[Stored items]
• • •
[config.mk]
export PLATFORM = sky130hd
export DESIGN_NAME = weight_fetch_sequencer_flat
export DESIGN_NICKNAME = d
export VERILOG_FILES = /design/src/rtl/weight_fetch_sequencer_if.sv /design/src/rtl/weight_fetch_sequencer.sv /design/src/flat_wrapper.sv
export SDC_FILE = /design/constraint.sdc
export NUM_CORES = 1
export LEC_CHECK = 0
export BUFFER_PORTS_ARGS = -buffer_cell sky130_fd_sc_hd__buf_4
export CAP_MARGIN = 20
export CORE_ASPECT_RATIO = 1.25
export CORE_MARGIN = 8
export CORE_UTILIZATION = 52
export CTS_CLUSTER_SIZE = 30
export DETAILED_ROUTE_END_ITERATION = 8
export HOLD_SLACK_MARGIN = 0.08
export PLACE_DENSITY_LB_ADDON = 0.1
export SYNTH_ARGS = -nofsm -noshare
export SYNTH_HDL_FRONTEND = slang
export SYNTH_SLANG_ARGS = --single-unit
[constraint.sdc]
create_clock -name clk -period 3.8 [get_ports clk]
set_clock_uncertainty 0.15 [all_clocks]
set_input_delay 0.38 -clock clk [delete_from_list [all_inputs] [get_ports clk]]
set_output_delay 0.38 -clock clk [all_outputs]
set_load 0.05 [all_outputs]
[src/rtl/weight_fetch_sequencer_if.sv]
// Bundle of command, weight-buffer port-0 and row-stream
// signals used by weight_fetch_sequencer.
interface weight_fetch_sequencer_if #(
    parameter int MATRIX_WIDTH = 14,
    parameter int BYTE_WIDTH   = 8,
    parameter int ADDR_WIDTH   = 15
);
    localparam int DW = MATRIX_WIDTH * BYTE_WIDTH;

    logic                  cmd_valid;
    logic                  cmd_ready;
    logic [ADDR_WIDTH-1:0] cmd_base_addr;
    logic [ADDR_WIDTH:0]   cmd_rows;
    logic [ADDR_WIDTH-1:0] buf_address;
    logic                  buf_en;
    logic                  buf_enable;
    logic [DW-1:0]         buf_read_port;
    logic                  out_valid;
    logic                  out_ready;
    logic [DW-1:0]         out_data;
    logic                  out_last;
    logic                  busy;

    modport slave (
        input  cmd_valid, cmd_base_addr, cmd_rows,
        input  buf_read_port, out_ready,
        output cmd_ready, buf_address, buf_en,
        output buf_enable, out_valid, out_data,
        output out_last, busy
    );

    modport master (
        output cmd_valid, cmd_base_addr, cmd_rows,
        output buf_read_port, out_ready,
        input  cmd_ready, buf_address, buf_en,
        input  buf_enable, out_valid, out_data,
        input  out_last, busy
    );
endinterface

[src/rtl/weight_fetch_sequencer.sv]
// Issues sequential weight-buffer reads for a (base, rows)
// command and streams the returned rows through a credit FIFO.
module weight_fetch_sequencer #(
    parameter int MATRIX_WIDTH = 14,
    parameter int BYTE_WIDTH   = 8,
    parameter int ADDR_WIDTH   = 15,
    parameter int READ_LATENCY = 3,
    parameter int FIFO_DEPTH   = 4
) (
    input logic clk,
    input logic rst,
    weight_fetch_sequencer_if.slave bus
);
    localparam int DW = MATRIX_WIDTH * BYTE_WIDTH;
    localparam int PW = (FIFO_DEPTH > 1) ? $clog2(FIFO_DEPTH) : 1;
    localparam int CW = $clog2(FIFO_DEPTH + READ_LATENCY + 1) + 1;
    localparam logic [ADDR_WIDTH:0] ONE = 1;

    typedef enum logic [1:0] {IDLE, ISSUE, DRAIN} state_t;

    state_t state, state_nx;

    logic [ADDR_WIDTH-1:0]   base_q;
    logic [ADDR_WIDTH:0]     rows_q;
    logic [ADDR_WIDTH:0]     idx_q;
    logic [READ_LATENCY-1:0] vld_sr;
    logic [READ_LATENCY-1:0] last_sr;
    logic [DW-1:0]           mem [FIFO_DEPTH];
    logic [FIFO_DEPTH-1:0]   mem_last;
    logic [PW-1:0]           wr_ptr;
    logic [PW-1:0]           rd_ptr;
    logic [CW-1:0]           count;
    logic [CW-1:0]           inflight;
    logic [CW-1:0]           credit;

    logic accept;
    logic issue;
    logic last_issue;
    logic push;
    logic pop;
    logic empty;
    logic credit_ok;
    logic head_last;

    function automatic logic [PW-1:0] nxt(input logic [PW-1:0] p);
        return (p == PW'(FIFO_DEPTH - 1)) ? '0 : p + PW'(1);
    endfunction

    assign accept     = bus.cmd_valid && bus.cmd_ready;
    assign empty      = (count == '0);
    assign pop        = !empty && bus.out_ready;
    assign push       = vld_sr[READ_LATENCY-1];
    assign head_last  = mem_last[rd_ptr];
    assign last_issue = (idx_q == rows_q - ONE);

    always_comb begin
        inflight = '0;
        for (int i = 0; i < READ_LATENCY; i++)
            inflight = inflight + CW'(vld_sr[i]);
    end

    // Reads in flight are reserved FIFO slots; a pop frees one now.
    assign credit    = count + inflight - CW'(pop);
    assign credit_ok = credit < CW'(FIFO_DEPTH);

    always_ff @(posedge clk or negedge rst) begin
        if (!rst) state <= IDLE;
        else      state <= state_nx;
    end

    always_comb begin
        state_nx = state;
        unique case (state)
            IDLE:    if (accept && bus.cmd_rows != '0) state_nx = ISSUE;
            ISSUE:   if (issue && last_issue) state_nx = DRAIN;
            DRAIN:   if (pop && head_last) state_nx = IDLE;
            default: state_nx = IDLE;
        endcase
    end

    always_comb begin
        bus.cmd_ready = 1'b0;
        bus.busy      = 1'b0;
        issue         = 1'b0;
        unique case (state)
            IDLE:  bus.cmd_ready = rst;
            ISSUE: begin
                bus.busy = 1'b1;
                issue    = credit_ok;
            end
            DRAIN: bus.busy = 1'b1;
            default: ;
        endcase
    end

    assign bus.buf_en      = issue;
    assign bus.buf_address = issue ? base_q + idx_q[ADDR_WIDTH-1:0] : '0;
    assign bus.buf_enable  = rst;
    assign bus.out_valid   = !empty;
    assign bus.out_data    = empty ? '0 : mem[rd_ptr];
    assign bus.out_last    = !empty && head_last;

    always_ff @(posedge clk or negedge rst) begin
        if (!rst) begin
            base_q <= '0;
            rows_q <= '0;
            idx_q  <= '0;
        end else if (accept) begin
            base_q <= bus.cmd_base_addr;
            rows_q <= bus.cmd_rows;
            idx_q  <= '0;
        end else if (issue) begin
            idx_q <= idx_q + ONE;
        end
    end

    always_ff @(posedge clk or negedge rst) begin
        if (!rst) begin
            vld_sr  <= '0;
            last_sr <= '0;
        end else begin
            vld_sr[0]  <= issue;
            last_sr[0] <= issue && last_issue;
            for (int i = 1; i < READ_LATENCY; i++) begin
                vld_sr[i]  <= vld_sr[i-1];
                last_sr[i] <= last_sr[i-1];
            end
        end
    end

    always_ff @(posedge clk or negedge rst) begin
        if (!rst) begin
            wr_ptr   <= '0;
            rd_ptr   <= '0;
            count    <= '0;
            mem_last <= '0;
        end else begin
            if (push) begin
                mem_last[wr_ptr] <= last_sr[READ_LATENCY-1];
                wr_ptr           <= nxt(wr_ptr);
            end
            if (pop) rd_ptr <= nxt(rd_ptr);
            if (push && !pop)      count <= count + CW'(1);
            else if (pop && !push) count <= count - CW'(1);
        end
    end

    always_ff @(posedge clk) begin
        if (push) mem[wr_ptr] <= bus.buf_read_port;
    end

    a_no_overflow: assert property (
        @(posedge clk) disable iff (!rst)
        push && !pop |-> count < CW'(FIFO_DEPTH)
    );
endmodule
[src/flat_wrapper.sv]
// flat-port wrapper written by rule: the top's interface ports become plain ports
module weight_fetch_sequencer_flat 
#(
    parameter int MATRIX_WIDTH = 14,
    parameter int BYTE_WIDTH   = 8,
    parameter int ADDR_WIDTH   = 15,
    parameter int READ_LATENCY = 3,
    parameter int FIFO_DEPTH   = 4
)
  (clk, rst, bus_cmd_valid, bus_cmd_base_addr, bus_cmd_rows, bus_buf_read_port, bus_out_ready, bus_cmd_ready, bus_buf_address, bus_buf_en, bus_buf_enable, bus_out_valid, bus_out_data, bus_out_last, bus_busy);
  weight_fetch_sequencer_if #(.MATRIX_WIDTH(MATRIX_WIDTH), .BYTE_WIDTH(BYTE_WIDTH), .ADDR_WIDTH(ADDR_WIDTH)) bus_i ();
  input logic clk;
  input logic rst;
  input wire logic [$bits(bus_i.cmd_valid)-1:0] bus_cmd_valid;
  input wire logic [$bits(bus_i.cmd_base_addr)-1:0] bus_cmd_base_addr;
  input wire logic [$bits(bus_i.cmd_rows)-1:0] bus_cmd_rows;
  input wire logic [$bits(bus_i.buf_read_port)-1:0] bus_buf_read_port;
  input wire logic [$bits(bus_i.out_ready)-1:0] bus_out_ready;
  output wire logic [$bits(bus_i.cmd_ready)-1:0] bus_cmd_ready;
  output wire logic [$bits(bus_i.buf_address)-1:0] bus_buf_address;
  output wire logic [$bits(bus_i.buf_en)-1:0] bus_buf_en;
  output wire logic [$bits(bus_i.buf_enable)-1:0] bus_buf_enable;
  output wire logic [$bits(bus_i.out_valid)-1:0] bus_out_valid;
  output wire logic [$bits(bus_i.out_data)-1:0] bus_out_data;
  output wire logic [$bits(bus_i.out_last)-1:0] bus_out_last;
  output wire logic [$bits(bus_i.busy)-1:0] bus_busy;
  assign bus_i.cmd_valid = bus_cmd_valid;
  assign bus_i.cmd_base_addr = bus_cmd_base_addr;
  assign bus_i.cmd_rows = bus_cmd_rows;
  assign bus_i.buf_read_port = bus_buf_read_port;
  assign bus_i.out_ready = bus_out_ready;
  assign bus_cmd_ready = bus_i.cmd_ready;
  assign bus_buf_address = bus_i.buf_address;
  assign bus_buf_en = bus_i.buf_en;
  assign bus_buf_enable = bus_i.buf_enable;
  assign bus_out_valid = bus_i.out_valid;
  assign bus_out_data = bus_i.out_data;
  assign bus_out_last = bus_i.out_last;
  assign bus_busy = bus_i.busy;
  weight_fetch_sequencer #(.MATRIX_WIDTH(MATRIX_WIDTH), .BYTE_WIDTH(BYTE_WIDTH), .ADDR_WIDTH(ADDR_WIDTH), .READ_LATENCY(READ_LATENCY), .FIFO_DEPTH(FIFO_DEPTH)) u_core (.clk(clk), .rst(rst), .bus(bus_i));
endmodule
# Word level (Yosys, flattened, before mapping)
# Memories as Yosys holds them, arrays and structs flattened.
# Cells that the tools add are included.
# word_totals
output_inout_bits	133
mem_bits_rw	448
memories	1
wordCells	75
reg_bits	67
inputBits	147
# op_classes
n_eq_ne	8
reduce_logical	19
addsub	11
order_cmp	4
mux	22
# mem_list
memory	words	word_bits	rd	rd_clocked_by_memory_dff	wr	line	source
u_core.mem	4	112	1	0	1	weight_fetch_sequencer.sv:28	logic [DW-1:0] mem [FIFO_DEPTH];
# op_table
operator	count
$mux W112	1
$mux W16	2
$add A16 B1 Y16 const B	1
$eq A16 B16 Y1	1
$reduce_bool A16 Y1	1
$sub A16 B1 Y16 const B	1
$add A15 B15 Y15	1
$mux W15	1
$mux W2	5
$logic_and A1 B1 Y1	9
$mux W4	2
$mux W1	7
$eq A2 B2 Y1 const B	3
$lt A2 B3 Y1 const B	2
$ne A2 B1 Y1 const B	3
$pmux W2 S3	1
$add A2 B1 Y2 const B	2
$add A4 B1 Y4	1
$add A4 B1 Y4 const B	1
$add A4 B4 Y4	1
$bwmux W4	1
$logic_not A4 Y1	1
$lt A4 B3 Y1 const B	1
$reduce_bool A2 Y1	2
11 further kinds	13

# Logic depth before layout (Yosys ltp)
# logic_depth
ltp_word	9
ltp_mapped	16
ltp_nobuf	16

# Worst setup path before layout
# Ideal clock, no wire load.
# synth_path
path_type	reg2out
from	reg u_core.count[2]
to	out bus_buf_address[11]
path_stages_with_launch	16
path_slack_ns	-0.477
required_time_ns	3.270
arrival_time_ns	3.747
path_buffers	2
path_cell_list	dfrtp_1 -> inv_1 -> ha_1 -> nand3_1 -> nand2_1 -> inv_1 -> ha_1 -> inv_1 -> ha_1 -> a21o_1 -> a21oi_1 -> mux2i_1 -> nand2b_1 -> clkbuf_1 -> buf_1 -> nor3b_1
# synth_via
elab_chain_cells	7
# synth_rtl
element	line	source
from (decl)	weight_fetch_sequencer.sv:32	logic [CW-1:0] count;
from (signal assigned)	weight_fetch_sequencer.sv:143	if (push && !pop) count <= count + CW'(1);
from (signal assigned)	weight_fetch_sequencer.sv:144	else if (pop && !push) count <= count - CW'(1);
$logic_not A4 Y1	weight_fetch_sequencer.sv:50	assign empty = (count == '0);
$logic_not A1 Y1	weight_fetch_sequencer.sv:51	assign pop = !empty && bus.out_ready;
$logic_and A1 B1 Y1	weight_fetch_sequencer.sv:51	
named net u_core.pop	weight_fetch_sequencer.sv:40	logic pop;
$sub A4 B1 Y4	weight_fetch_sequencer.sv:63	assign credit = count + inflight - CW'(pop);
$lt A4 B3 Y1	weight_fetch_sequencer.sv:64	assign credit_ok = credit < CW'(FIFO_DEPTH);
$mux W1	weight_fetch_sequencer.sv:85	unique case (state)
$mux W15	weight_fetch_sequencer.sv:97	assign bus.buf_address = issue ? base_q + idx_q[ADDR_WIDTH-1:0] : '0;
to (decl)	flat_wrapper.sv:20	output wire logic [$bits(bus_i.buf_address)-1:0] bus_buf_address;
# The timed path passes the listed nets, and every way through them passes these cells.

# Worst setup path in the final report
# Ends and elaborated chain as after synthesis.

==> impl_metrics.py <==
metrics = {
    "synthesis": {
        "synth-adder-area-share_pct": 2.197,
        "syn-num-nets": 1331,
        "synth_flop_cell": "edfxtp_1",
        "synth_edf_count": 448,
        "netlist_area_mm2": 0.02118,
        "synth_xor_xnor_area_share_pct": 1.943,
        "synth_compound_area_share_pct": 1.819,
        "async_flop_share_pct": 13.01,
        "synth_top_family_by_area": "multiplexers",
        "synth-seq-area-share_pct": 71.42,
        "synth_cells": 1148,
        "synthMuxAreaShare_pct": 14.02,
        "yosys_warnings": 0,
        "synth_cell_types": 59,
        "avgSynthCellArea_um2": 18.45,
        "ys_ff_latch": 515,
        "synthSimpleGateAreaFrac_pct": 7.176,
    },
    "status": {
        "run_status": "finished clean",
    },
    "cells_and_area": {
        "syn_to_final_growth_pct": 30.48,
        "n_antenna_cell": 0,
        "layout_commonest_cell": "edfxtp_1",
        "final_area_mm2": 0.02764,
        "nets": 1803,
        "mostFrequentLayoutCells": "448 x edfxtp_1, 294 x buf_4, 146 x dlygate4sd3_1, 114 x and2_1, 113 x mux4_2",
        "drive_gt1_share_pct": 35.74,
    },
    "floorplan": {
        "die_h_um": 241.7,
        "rows": 82,
        "io_pins": 280,
        "start_util_pct": 52.81,
        "coreArea_mm2": 0.04012,
        "die_w_um": 196.5,
        "dieArea_mm2": 0.04749,
    },
    "clock_network": {
        "htreeDepth": 2,
        "cts_sinks": 515,
        "clk_path_buf_depth": 3,
        "cts_root_buf": "clkbuf_16",
        "clk_latency_ns": 0.56,
        "cts_tree": "yes",
        "clkSlewWorstSetupHoldPaths_ns": 0.06,
        "cts_made_buffers": 50,
    },
    "critical_path": {
        "crit-reg2reg-launch": "u_core.count[2]",
        "end_kind": "output pin",
        "rrSetupSlack_ns": 0.51,
        "critical_path_class": "reg -> out",
        "r2r_cells": 18,
        "arrival_ns": 3.23,
        "path_max_fanout": 6,
        "r2r-end": "u_core.idx_q[13]",
        "worstPathRequired_ns": 3.27,
        "crit_path_start_kind": "flip-flop",
    },
    "worst_hold_path": {
        "hp-start": "u_core.last_sr[1]",
        "hold_path_class": "reg -> reg",
        "hold_end": "u_core.last_sr[2]",
        "hold_path_depth": 0,
    },
    "sta": {
        "setup_violations": 0,
        "fmax_mhz": 265.7,
        "drv_slew": 0,
        "finalCriticalPeriod_ns": 3.763,
        "rsz0062_at_grt": "yes",
        "hold_violations": 0,
        "tns_ns": 0,
        "relSlewSlack_pct": 42.35,
        "tightestPinTransition_ns": 0.8648,
        "period_share_pct": 99.04,
    },
    "route": {
        "vias": 11892,
        "drt-met1-wl_um": 18770,
        "highest_layer": "met5",
        "wl_per_cell_um": 21.44,
        "firstDrtPassIters": 5,
        "drt_iter0_drc": 522,
        "route.detailed.drc": 0,
        "dr_wl_met3_um": 2537,
        "drt_wl_total_um": 47280,
        "antenna_left": 0,
        "viasPerCell": 5.393,
        "route.met2.wl_um": 24850,
    },
    "power": {
        "peakVddDrop_mv": 0.6744,
        "p_leak_nw": 10.03,
        "p_per_area_mw_per_mm2": 819.5,
    },
    "global_route": {
        "track_usage_pct": 19.90,
        "antenna_found_initial": 2,
        "grt-ovfl-total": 0,
        "grt_max_degree": 68,
        "grt_pass1_wl_um": 73770,
        "grt_pass1_vias": 12969,
    },
    "place": {
        "place_area_mm2": 0.02419,
        "hpwl_um": 29270,
        "port_buffers": 279,
        "routabilityCongestion": 0.7971,
    },
    "run": {
        "drv_cap": 0,
    },
}
timing repair:
action,4_1_cts,5_1_grt
hold buffers,146,0
hold endpoints to repair,547,0
endpoints found under the setup margin,16,15
buffers inserted,8,7
pin swaps,5,13
gates resized for setup,26,31
logic make-up after synthesis:
| group | after synthesis |
|---|---|
| AOI/OAI and AO/OA | 60 |
| muxes | 151 |
| DFF | 515 |
| buffers and inverters | 78 |
| adders and majority gates | 36 |
| and+or+nand+nor | 261 |
| xor gates and xnor gates | 47 |
layer usage:
| layer | vias to the layer above | track usage [%] |
|---|---|---|
| li1 | 5437 | - |
| met1 | 6096 | 23.96 |
| met2 | 279 | 35.55 |
| met3 | 76 | 4.280 |
| met4 | 4 | 5.537 |
| met5 | - | 0 |
critical path, cell delays in order (launching register included):
cell      delay [ns]
dfrtp_1         0.38
inv_2           0.08
ha_4            0.14
nand3_4         0.08
nand2_4         0.08
inv_4           0.03
ha_4            0.24
inv_2           0.04
ha_4            0.23
a21o_1          0.18
a21oi_2         0.16
mux2i_2         0.32
nand2b_4        0.19
buf_12          0.14
buf_8           0.14
nor3b_2         0.06
buf_6           0.15
flip-flops by register name (all words and copies together), names as in the netlist:
register and flops:
u_core.mem 448, u_core.mem_last 4, u_core.last_sr 3, u_core.idx_q 16
u_core.state 2, u_core.rd_ptr 2, u_core.rows_q 16, u_core.base_q 15
u_core.wr_ptr 2, u_core.vld_sr 3, u_core.count 4
cells in the mapped netlist (3+ instances only):
library cell | instances | area share (%)
mux4_2 | 113 | 12
buf_2 | 5 | 0.12
clkbuf_1 | 28 | 0.50
a21o_1 | 5 | 0.18
a31oi_1 | 3 | 0.089
dfrtp_1 | 67 | 7.9
nor4_1 | 7 | 0.21
o31ai_1 | 3 | 0.11
xnor2_1 | 28 | 1.2
and3_1 | 9 | 0.27
nand4_1 | 9 | 0.27
or4_1 | 4 | 0.14
a21oi_1 | 20 | 0.47
xor2_1 | 19 | 0.79
inv_1 | 28 | 0.50
edfxtp_1 | 448 | 64
o21ai_0 | 11 | 0.26
nor2_1 | 43 | 0.76
or2_2 | 3 | 0.089
mux2_2 | 35 | 1.9
buf_1 | 15 | 0.27
nand3_1 | 10 | 0.24
nor2b_1 | 5 | 0.15
and2_1 | 120 | 3.5
nor3_1 | 14 | 0.33
nand2_1 | 18 | 0.32
mux2i_1 | 3 | 0.14
ha_1 | 34 | 2.0
layout make-up:
| type | instances | area, um^2 |
|---|---|---|
| sequential | 515 | 15140 |
| fill | 2648 | 12470 |
| multi-input combinational | 555 | 5913 |
| timing repair buffer | 469 | 4120 |
| clock buffer | 59 | 1295 |
| tap | 546 | 683.2 |
| clock inverter | 32 | 365.4 |
| inverter | 29 | 123.9 |
worst max-delay path by stage:
| stage | slack, ns | cells past startpoint | start | end |
|---|---|---|---|---|
| after floorplan | -0.03 | 15 | u_core.count[2] | bus_buf_address[12] |
| after global placement | 0.1 | 16 | u_core.count[2] | bus_buf_address[0] |
| after detailed placement | 0.03 | 16 | u_core.count[2] | bus_buf_address[1] |
| after CTS | 0.009 | 16 | u_core.count[2] | bus_buf_address[9] |
| after global routing | -0.08 | 16 | u_core.count[2] | bus_buf_address[9] |
| final | 0.04 | 16 | u_core.count[2] | bus_buf_address[11] |
where the power goes:
group / leakage [nW] / switching [W] / internal [W]
combinational: 4.35 / 0.00625 / 0.00407
clock: 0.800 / 0.00207 / 0.00292
sequential: 4.89 / 0.000531 / 0.00681
total: 10.0 / 0.00885 / 0.0138
metrics by stage:
step / hold slack (ns) / util, % / power [W] / instances / worst slack, ns
finish: 0.2199 / 68.90 / 0.02265 / 2205 / 0.03660
floorplan: -0.06559 / - / 0.01421 / 1148 / -0.02767
global route: 0.2239 / 68.90 / 0.02367 / 2205 / -0.08153
CTS: 0.2186 / 68.47 / 0.02275 / 2198 / 0.008838
global placement: 0.1005 / 60.29 / 0.01727 / 1953 / 0.09533
detailed placement: 0.09845 / 60.29 / 0.01732 / 1953 / 0.02634
(Power assumes the default switching activity.)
• • •
■ WHAT TO DO:
Using the records above, copy all lines that include the word "instances".

■ RESULT OF THIS TASK:
cells in the mapped netlist (3+ instances only):
library cell | instances | area share (%)
| type | instances | area, um^2 |
step / hold slack (ns) / util, % / power [W] / instances / worst slack, ns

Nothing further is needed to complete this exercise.